___ EXTRACTED RECORDS

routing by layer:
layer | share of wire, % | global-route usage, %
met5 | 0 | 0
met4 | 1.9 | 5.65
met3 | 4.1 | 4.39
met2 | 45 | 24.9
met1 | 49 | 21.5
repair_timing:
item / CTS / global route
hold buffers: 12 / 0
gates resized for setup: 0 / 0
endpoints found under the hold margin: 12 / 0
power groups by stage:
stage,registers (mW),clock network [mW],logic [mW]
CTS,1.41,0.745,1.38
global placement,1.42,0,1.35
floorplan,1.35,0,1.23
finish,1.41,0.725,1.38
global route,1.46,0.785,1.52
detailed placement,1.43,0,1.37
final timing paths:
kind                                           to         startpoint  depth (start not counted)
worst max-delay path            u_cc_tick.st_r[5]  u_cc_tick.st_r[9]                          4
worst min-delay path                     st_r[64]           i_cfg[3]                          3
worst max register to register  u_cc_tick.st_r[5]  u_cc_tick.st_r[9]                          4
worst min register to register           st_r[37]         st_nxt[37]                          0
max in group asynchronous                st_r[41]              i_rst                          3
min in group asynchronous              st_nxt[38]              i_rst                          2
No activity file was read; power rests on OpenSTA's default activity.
`config.mk`:
```
export PLATFORM = sky130hd
export DESIGN_NAME = blpc_core
export DESIGN_NICKNAME = d
export VERILOG_FILES = /design/src/blpc_pkg.sv /design/src/blpc_core.sv /design/src/blpc_fifo.sv
export SDC_FILE = /design/constraint.sdc
export NUM_CORES = 1
export LEC_CHECK = 0
export BUFFER_PORTS_ARGS = -buffer_cell sky130_fd_sc_hd__buf_2
export CORE_ASPECT_RATIO = 1.5
export CORE_MARGIN = 3
export CORE_UTILIZATION = 50
export DETAILED_ROUTE_END_ITERATION = 7
export PLACE_DENSITY = 0.67
export RECOVER_POWER = 100
export SLEW_MARGIN = 40
export SYNTH_ARGS = -nofsm -noshare
export SYNTH_HDL_FRONTEND = slang
export SYNTH_SLANG_ARGS = --single-unit
```
`constraint.sdc`:
```
create_clock -name sys_clk -period 16.53 [get_ports sys_clk]
set_input_delay 3.306 -clock sys_clk [delete_from_list [all_inputs] [get_ports sys_clk]]
set_output_delay 3.306 -clock sys_clk [all_outputs]
set_load 0.005 [all_outputs]
```
--- src/verilog/srpc_params.svh ---
`ifndef SRPC_PARAMS_SVH
`define SRPC_PARAMS_SVH

// Register offsets inside the clock address space.
`define SRPC_ADDR_STATUS 6'h30
`define SRPC_ADDR_CLKCTL 6'h31
`define SRPC_ADDR_IRQCTL 6'h32

// Clock setup register fields.
`define SRPC_CC_RUN 7
`define SRPC_CC_LINE 6
`define SRPC_CC_OSC_HI 5
`define SRPC_CC_OSC_LO 4
`define SRPC_CC_50HZ 3
`define SRPC_CC_SQ_HI 2
`define SRPC_CC_SQ_LO 0

// Interrupt setup register fields.
`define SRPC_IC_WD 7
`define SRPC_IC_PD 6
`define SRPC_IC_PS 5
`define SRPC_IC_AL 4
`define SRPC_IC_RATE_HI 3
`define SRPC_IC_RATE_LO 0

// Reset values.
`define SRPC_CTL_RST 8'h00
`define SRPC_POR_WAIT_RST 2'h3

// Pin positions inside the synchroniser vector.
`define SRPC_PIN_CS 0
`define SRPC_PIN_SCK 1
`define SRPC_PIN_MOSI 2
`define SRPC_PIN_XTAL 3
`define SRPC_PIN_LINE 4
`define SRPC_PIN_SYSTEM_VOLTAGE_SENSE 5
`define SRPC_PIN_FAIL 6
`define SRPC_PIN_TEST 7

// Crystal edges per 64 Hz tick, as a power of two.
`define SRPC_SH_4M 5'h10
`define SRPC_SH_2M 5'h0F
`define SRPC_SH_1M 5'h0E
`define SRPC_SH_32K 5'h09

// Line cycles per second.
`define SRPC_LINE_50 6'h32
`define SRPC_LINE_60 6'h3C

// Watchdog: reset time of 15.6 ms min, one 64 Hz tick is 15625 us.
`define SRPC_TICK64_US 15625
`define SRPC_WD_MIN_US 15600
`define SRPC_WD_TICKS (2'((`SRPC_WD_MIN_US + `SRPC_TICK64_US - 1) / `SRPC_TICK64_US) + 2'h1)

`endif

--- src/verilog/srpc_pkg.sv ---
package srpc_pkg;

	typedef enum logic [1:0] {
		SRPC_IDLE = 2'b00,
		SRPC_ADDR = 2'b01,
		SRPC_WRITE = 2'b10,
		SRPC_READ = 2'b11
	} srpc_spi_t;

	typedef struct packed {
		logic [7:0] sync1;
		logic [7:0] sync2;
		logic [7:0] prev;
		logic [1:0] por_wait;
		logic batt_mode;
		logic [7:0] clk_ctl;
		logic [7:0] irq_ctl;
		logic wd_flt;
		logic cold;
		logic ps_flg;
		logic al_flg;
		logic pe_flg;
		logic irq_pend;
		logic ps_armed;
		logic [21:0] xdiv;
		logic [5:0] chain;
		logic [5:0] linecnt;
		logic [1:0] wd_cnt;
		logic wd_hrst;
		logic sck_seen;
		logic sq;
		logic supply_en;
		logic hrst_oe;
		logic irq_oe;
		logic sec_tick;
		srpc_spi_t spi;
		logic cpol;
		logic [2:0] bitcnt;
		logic [7:0] shreg;
		logic [5:0] addr;
		logic rd_load;
		logic miso;
		logic miso_oe;
		logic [13:0] pend;
		logic pend_v;
		logic [13:0] ent0;
		logic [13:0] ent1;
		logic [1:0] cnt;
		logic wr_valid;
	} srpc_state_t;

endpackage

______

**TASK GOAL:** Each line from the beginning of the listing up to the line where "stage,registers (mW),clock network" appears needs to be given again exactly; please add nothing else.

**RESPONSE AREA:**
routing by layer:
layer | share of wire, % | global-route usage, %
met5 | 0 | 0
met4 | 1.9 | 5.65
met3 | 4.1 | 4.39
met2 | 45 | 24.9
met1 | 49 | 21.5
repair_timing:
item / CTS / global route
hold buffers: 12 / 0
gates resized for setup: 0 / 0
endpoints found under the hold margin: 12 / 0
power groups by stage:
stage,registers (mW),clock network [mW],logic [mW]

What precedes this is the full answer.